**What you should do**
Pull every line containing "active" from the data.

───

**config.mk**
```make
export PLATFORM = sky130hd
export DESIGN_NAME = cic_interp_filter_flat
export DESIGN_NICKNAME = d
export VERILOG_FILES = /design/src/rtl/cic_interp_filter_if.sv /design/src/rtl/cic_interp_filter.sv /design/src/flat_wrapper.sv
export SDC_FILE = /design/constraint.sdc
export NUM_CORES = 1
export LEC_CHECK = 0
export CORE_MARGIN = 1.5
export CORE_UTILIZATION = 55
export CTS_CLUSTER_SIZE = 24
export DETAILED_ROUTE_END_ITERATION = 10
export DONT_BUFFER_PORTS = 1
export PLACE_DENSITY = 0.73
export SYNTH_ARGS = -nofsm -noshare
export SYNTH_HDL_FRONTEND = slang
export SYNTH_SLANG_ARGS = --single-unit
```
**constraint.sdc**
```tcl
create_clock -name Clk_i -period 8.8 [get_ports Clk_i]
set_clock_uncertainty 0.2 [all_clocks]
set_input_delay 2.2 -clock Clk_i [delete_from_list [all_inputs] [get_ports Clk_i]]
set_output_delay 2.2 -clock Clk_i [all_outputs]
set_load 0.02 [all_outputs]
```
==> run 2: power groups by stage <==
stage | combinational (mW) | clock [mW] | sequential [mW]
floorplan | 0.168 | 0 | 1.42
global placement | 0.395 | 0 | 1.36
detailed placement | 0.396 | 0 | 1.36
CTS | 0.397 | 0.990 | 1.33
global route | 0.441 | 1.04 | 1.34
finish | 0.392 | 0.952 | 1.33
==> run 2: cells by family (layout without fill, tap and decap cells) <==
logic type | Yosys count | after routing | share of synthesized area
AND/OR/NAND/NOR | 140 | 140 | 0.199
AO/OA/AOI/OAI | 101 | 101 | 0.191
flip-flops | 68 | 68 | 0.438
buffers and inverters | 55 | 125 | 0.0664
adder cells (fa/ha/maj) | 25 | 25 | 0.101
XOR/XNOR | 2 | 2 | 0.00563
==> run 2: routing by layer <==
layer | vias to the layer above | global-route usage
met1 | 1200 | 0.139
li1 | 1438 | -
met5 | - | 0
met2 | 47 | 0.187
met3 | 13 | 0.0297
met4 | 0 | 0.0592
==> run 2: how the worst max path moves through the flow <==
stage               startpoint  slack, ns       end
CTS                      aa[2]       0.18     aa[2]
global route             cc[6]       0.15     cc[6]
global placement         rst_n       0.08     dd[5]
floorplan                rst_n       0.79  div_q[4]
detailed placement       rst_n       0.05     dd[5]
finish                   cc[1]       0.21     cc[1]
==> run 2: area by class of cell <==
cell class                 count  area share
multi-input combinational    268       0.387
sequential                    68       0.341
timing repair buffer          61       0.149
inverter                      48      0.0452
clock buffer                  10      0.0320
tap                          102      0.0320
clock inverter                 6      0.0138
===== config.mk =====
export PLATFORM = sky130hd
export DESIGN_NAME = arbitro_decodificador
export DESIGN_NICKNAME = d
export VERILOG_FILES = /design/src/rtl/arbitro_decodificador.sv
export SDC_FILE = /design/constraint.sdc
export NUM_CORES = 1
export LEC_CHECK = 0
export ABC_AREA = 1
export BUFFER_PORTS_ARGS = -buffer_cell sky130_fd_sc_hd__buf_4
export CORE_AREA = 5 5 59 61
export CTS_BUF_LIST = sky130_fd_sc_hd__clkbuf_2
export DETAILED_ROUTE_END_ITERATION = 6
export DIE_AREA = 0 0 64 66
export GPL_ROUTABILITY_DRIVEN = 0
export PLACE_DENSITY = 0.7
export SLEW_MARGIN = 20
export SYNTH_ARGS = -nofsm -noshare
export SYNTH_HDL_FRONTEND = slang
export SYNTH_SLANG_ARGS = --single-unit

===== constraint.sdc =====
create_clock -name clk -period 3.55 [get_ports clk]
set_input_delay 0.1775 -clock clk [delete_from_list [all_inputs] [get_ports clk]]
set_output_delay 0.1775 -clock clk [all_outputs]
set_load 0.05 [all_outputs]

===== src/rtl/arbitro_decodificador.sv =====
// -----------------------------------------------------------------------------
// arbitro_decodificador
//
// Round-robin arbiter that owns the address/enable inputs of a shared 3-to-8
// decoder. Eight requesters hold req[i] high until they are done. The current
// grantee index is registered and drives the decoder address. The enable is
// high only while a grant is active. After every release there is one
// break-before-make cycle with the enable low. Then a new arbitration starts
// from the requester just after the previous owner.
//
// Optional feature (macro ARB_TIMEOUT_EN):
//   defined   - a grant is forcibly released after MAX_CICLOS cycles while
//               its request is still high. estouro pulses for that release.
//   undefined - a grant is held for as long as req[a] stays high, and
//               estouro is tied low.
//
// Ports:
//   clk      in   system clock, rising edge
//   rst_n    in   asynchronous active-low reset
//   req      in   [N_REQ-1:0] request vector
//   a        out  [2:0] decoder address (index of current/last grantee)
//   en       out  decoder enable, high only while a grant is active
//   gnt      out  [N_REQ-1:0] one-hot grant, mirrors the decoder output
//   ocupado  out  high whenever the arbiter is not idle
//   estouro  out  one-cycle pulse on a timeout release
// -----------------------------------------------------------------------------
module arbitro_decodificador #(
    parameter int N_REQ      = 8,   // fixed at 8 to match the 3-bit address
    parameter int MAX_CICLOS = 16   // grant hold limit, 1..255
) (
    input  logic             clk,
    input  logic             rst_n,
    input  logic [N_REQ-1:0] req,
    output logic [2:0]       a,
    output logic             en,
    output logic [N_REQ-1:0] gnt,
    output logic             ocupado,
    output logic             estouro
);

    typedef enum logic [1:0] {
        OCIOSO  = 2'd0,
        CONCEDE = 2'd1,
        LIBERA  = 2'd2
    } estado_t;

    estado_t    estado_q, estado_d;
    logic [2:0] a_q, a_d;
    logic [2:0] ptr_q, ptr_d;

    logic       achou;
    logic [2:0] escolha;
    logic [2:0] idx;

    // Circular search starting at ptr. The first set bit wins. The 3-bit add
    // gives the 7 -> 0 wrap for free.
    always_comb begin
        achou   = 1'b0;
        escolha = ptr_q;
        idx     = ptr_q;
        for (int k = 0; k < 8; k++) begin
            idx = ptr_q + 3'(k);
            if (!achou && req[idx]) begin
                achou   = 1'b1;
                escolha = idx;
            end
        end
    end

`ifdef ARB_TIMEOUT_EN
    localparam logic [7:0] CNT_LIM = 8'(MAX_CICLOS - 1);

    logic [7:0] cnt_q, cnt_d;
    logic       estouro_q, estouro_d;
`else
    // MAX_CICLOS only matters when the timeout is built in.
    logic unused_cfg;
    assign unused_cfg = (MAX_CICLOS > 0);
`endif

    always_comb begin
        estado_d = estado_q;
        a_d      = a_q;
        ptr_d    = ptr_q;
`ifdef ARB_TIMEOUT_EN
        cnt_d     = cnt_q;
        estouro_d = 1'b0;
`endif
        unique case (estado_q)
            OCIOSO: begin
                if (achou) begin
                    a_d      = escolha;
                    estado_d = CONCEDE;
`ifdef ARB_TIMEOUT_EN
                    cnt_d    = 8'd0;
`endif
                end
            end
            CONCEDE: begin
`ifdef ARB_TIMEOUT_EN
                if (cnt_q != 8'hFF) begin
                    cnt_d = cnt_q + 8'd1;
                end
`endif
                // A normal release takes precedence over a timeout on the same edge.
                if (!req[a_q]) begin
                    estado_d = LIBERA;
                    ptr_d    = a_q + 3'd1;
                end
`ifdef ARB_TIMEOUT_EN
                else if (cnt_q >= CNT_LIM) begin
                    estado_d  = LIBERA;
                    ptr_d     = a_q + 3'd1;
                    estouro_d = 1'b1;
                end
`endif
            end
            LIBERA: begin
                estado_d = OCIOSO;
            end
            default: begin
                estado_d = OCIOSO;
            end
        endcase
    end

    always_ff @(posedge clk or negedge rst_n) begin
        if (!rst_n) begin
            estado_q <= OCIOSO;
            a_q      <= 3'd0;
            ptr_q    <= 3'd0;
        end else begin
            estado_q <= estado_d;
            a_q      <= a_d;
            ptr_q    <= ptr_d;
        end
    end

`ifdef ARB_TIMEOUT_EN
    always_ff @(posedge clk or negedge rst_n) begin
        if (!rst_n) begin
            cnt_q     <= 8'd0;
            estouro_q <= 1'b0;
        end else begin
            cnt_q     <= cnt_d;
            estouro_q <= estouro_d;
        end
    end

    assign estouro = estouro_q;
`else
    assign estouro = 1'b0;
`endif

    // Outputs come only from registered state, so they cannot glitch. Reset
    // clears the state register asynchronously, which drops en/gnt at once.
    assign a       = a_q;
    assign en      = (estado_q == CONCEDE);
    assign gnt     = en ? (N_REQ'(1) << a_q) : '0;
    assign ocupado = (estado_q != OCIOSO);

endmodule
File: src/rtl/game_pkg.sv
// Shared state codes, BCD constants and a constant-time integer-to-BCD helper.
package game_pkg;

  localparam logic [1:0] ST_IDLE   = 2'd0;
  localparam logic [1:0] ST_PRE    = 2'd1;
  localparam logic [1:0] ST_PLAY   = 2'd2;
  localparam logic [1:0] ST_FINISH = 2'd3;

  localparam int         BCD_W   = 4;
  localparam logic [3:0] BCD_MAX = 4'd9;

  // Up to four BCD digits, digit 0 in the low nibble.
  function automatic logic [15:0] to_bcd(input int value);
    logic [15:0] r;
    int          v;
    r = '0;
    v = value;
    for (int d = 0; d < 4; d++) begin
      r[d*BCD_W +: BCD_W] = 4'(v % 10);
      v = v / 10;
    end
    return r;
  endfunction

endpackage
--- src/rtl/gshare_btb_predictor.sv ---
// gshare direction predictor + set-associative BTB with speculative history.
// Ports: clk/rst, fetch lookup (fetchValid/fetchPc -> fetchHit/fetchTarget/fetchGhr),
//   EX training (exBranch/exTaken/exPc/exTarget/exGhr/exMispredict), initDone.
module gshare_btb_predictor #(
  parameter int BTB_SETS    = 16,
  parameter int BTB_WAYS    = 2,
  parameter int PHT_ENTRIES = 256,
  parameter int GHR_WIDTH   = 8,
  parameter int CTR_BITS    = 2
) (
  input  logic                 clk,
  input  logic                 rst,
  input  logic                 fetchValid,
  input  logic [31:0]          fetchPc,
  output logic                 fetchHit,
  output logic [31:0]          fetchTarget,
  output logic [GHR_WIDTH-1:0] fetchGhr,
  input  logic                 exBranch,
  input  logic                 exTaken,
  input  logic [31:0]          exPc,
  input  logic [31:0]          exTarget,
  input  logic [GHR_WIDTH-1:0] exGhr,
  input  logic                 exMispredict,
  output logic                 initDone
);

  localparam int SET_BITS = $clog2(BTB_SETS);
  localparam int TAG_BITS = 30 - SET_BITS;
  localparam int PHT_BITS = $clog2(PHT_ENTRIES);
  localparam int WAY_BITS = (BTB_WAYS > 1) ? $clog2(BTB_WAYS) : 1;
  localparam int N =
    (PHT_ENTRIES > BTB_SETS) ? PHT_ENTRIES : BTB_SETS;
  localparam int CNT_BITS = $clog2(N);

  localparam logic [CTR_BITS-1:0] CTR_MAX = '1;
  localparam logic [CTR_BITS-1:0] CTR_WNT =
    CTR_BITS'((1 << (CTR_BITS - 1)) - 1);
  localparam logic [CNT_BITS-1:0] SWEEP_LAST = CNT_BITS'(N - 1);
  localparam logic [CNT_BITS:0] SETS_LIM =
    (CNT_BITS + 1)'(BTB_SETS);
  localparam logic [CNT_BITS:0] PHT_LIM =
    (CNT_BITS + 1)'(PHT_ENTRIES);
  localparam logic [WAY_BITS-1:0] WAY_LAST =
    WAY_BITS'(BTB_WAYS - 1);

  typedef enum logic {
    S_INIT,
    S_RUN
  } state_t;

  state_t state;
  state_t state_nxt;

  logic [CNT_BITS-1:0]  sweep;
  logic [GHR_WIDTH-1:0] ghr;

  logic [CTR_BITS-1:0] pht [PHT_ENTRIES];
  logic [BTB_WAYS-1:0] valid [BTB_SETS];
  logic [TAG_BITS-1:0] tag_mem [BTB_SETS][BTB_WAYS];
  logic [31:0]         tgt_mem [BTB_SETS][BTB_WAYS];
  logic [WAY_BITS-1:0] rr [BTB_SETS];

  // Shift a new outcome into the history; for a 1-bit
  // history this simply loads the bit.
  function automatic logic [GHR_WIDTH-1:0] shift_in(
    input logic [GHR_WIDTH-1:0] h,
    input logic                 b
  );
    logic [GHR_WIDTH-1:0] r;
    r    = h << 1;
    r[0] = b;
    return r;
  endfunction

  logic run;
  assign run = (state == S_RUN);

  // Fetch lookup
  logic [SET_BITS-1:0] f_set;
  logic [TAG_BITS-1:0] f_tag;
  logic [PHT_BITS-1:0] f_idx;
  logic                f_hit;
  logic [WAY_BITS-1:0] f_way;
  logic                f_taken;

  assign f_set   = fetchPc[SET_BITS+1:2];
  assign f_tag   = fetchPc[31:SET_BITS+2];
  assign f_idx   = fetchPc[PHT_BITS+1:2] ^ PHT_BITS'(ghr);
  assign f_taken = pht[f_idx][CTR_BITS-1];

  always_comb begin
    f_hit = 1'b0;
    f_way = '0;
    for (int w = 0; w < BTB_WAYS; w++) begin
      if (valid[f_set][w] && tag_mem[f_set][w] == f_tag) begin
        f_hit = 1'b1;
        f_way = WAY_BITS'(w);
      end
    end
  end

  assign fetchHit    = run & f_hit & f_taken;
  assign fetchTarget = f_hit ? tgt_mem[f_set][f_way] : '0;
  assign fetchGhr    = ghr;
  assign initDone    = run;

  // EX update lookup
  logic [SET_BITS-1:0] u_set;
  logic [TAG_BITS-1:0] u_tag;
  logic [PHT_BITS-1:0] u_idx;
  logic                u_hit;
  logic [WAY_BITS-1:0] u_way;
  logic                u_inv;
  logic [WAY_BITS-1:0] u_inv_way;
  logic [WAY_BITS-1:0] victim;
  logic [CTR_BITS-1:0] ctr;
  logic [CTR_BITS-1:0] ctr_nxt;
  logic                upd;
  logic                recover;

  assign u_set   = exPc[SET_BITS+1:2];
  assign u_tag   = exPc[31:SET_BITS+2];
  assign u_idx   = exPc[PHT_BITS+1:2] ^ PHT_BITS'(exGhr);
  assign upd     = run & exBranch;
  assign recover = upd & exMispredict;
  assign ctr     = pht[u_idx];

  always_comb begin
    u_hit     = 1'b0;
    u_way     = '0;
    u_inv     = 1'b0;
    u_inv_way = '0;
    for (int w = 0; w < BTB_WAYS; w++) begin
      if (valid[u_set][w] && tag_mem[u_set][w] == u_tag) begin
        u_hit = 1'b1;
        u_way = WAY_BITS'(w);
      end
    end
    // Descending scan leaves the lowest invalid way selected.
    for (int w = BTB_WAYS - 1; w >= 0; w--) begin
      if (!valid[u_set][w]) begin
        u_inv     = 1'b1;
        u_inv_way = WAY_BITS'(w);
      end
    end
  end

  assign victim = u_inv ? u_inv_way : rr[u_set];

  always_comb begin
    ctr_nxt = ctr;
    if (exTaken) begin
      if (ctr != CTR_MAX) ctr_nxt = ctr + CTR_BITS'(1);
    end else begin
      if (ctr != '0) ctr_nxt = ctr - CTR_BITS'(1);
    end
  end

  // FSM
  always_comb begin
    state_nxt = state;
    unique case (state)
      S_INIT: if (sweep == SWEEP_LAST) state_nxt = S_RUN;
      S_RUN:  state_nxt = S_RUN;
      default: state_nxt = S_INIT;
    endcase
  end

  always_ff @(posedge clk) begin
    if (rst) begin
      state <= S_INIT;
      sweep <= '0;
      ghr   <= '0;
    end else begin
      state <= state_nxt;
      if (!run) begin
        sweep <= sweep + CNT_BITS'(1);
        ghr   <= '0;
      end else if (recover) begin
        ghr <= shift_in(exGhr, exTaken);
      end else if (fetchValid && f_hit) begin
        ghr <= shift_in(ghr, f_taken);
      end
    end
  end

  // Tables carry no reset; the INIT sweep rebuilds them.
  always_ff @(posedge clk) begin
    if (!run) begin
      if ({1'b0, sweep} < PHT_LIM)
        pht[sweep[PHT_BITS-1:0]] <= CTR_WNT;
      if ({1'b0, sweep} < SETS_LIM) begin
        valid[sweep[SET_BITS-1:0]] <= '0;
        rr[sweep[SET_BITS-1:0]]    <= '0;
      end
    end else if (upd) begin
      pht[u_idx] <= ctr_nxt;
      if (exTaken) begin
        if (u_hit) begin
          tgt_mem[u_set][u_way] <= exTarget;
        end else begin
          valid[u_set][victim]   <= 1'b1;
          tag_mem[u_set][victim] <= u_tag;
          tgt_mem[u_set][victim] <= exTarget;
          rr[u_set] <= (rr[u_set] == WAY_LAST)
                       ? '0 : rr[u_set] + WAY_BITS'(1);
        end
      end
    end
  end

  logic unused_ok;
  assign unused_ok = ^{fetchPc[1:0], exPc[1:0], sweep};

endmodule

───

**Response below**
// high only while a grant is active. After every release there is one
//   rst_n    in   asynchronous active-low reset
//   en       out  decoder enable, high only while a grant is active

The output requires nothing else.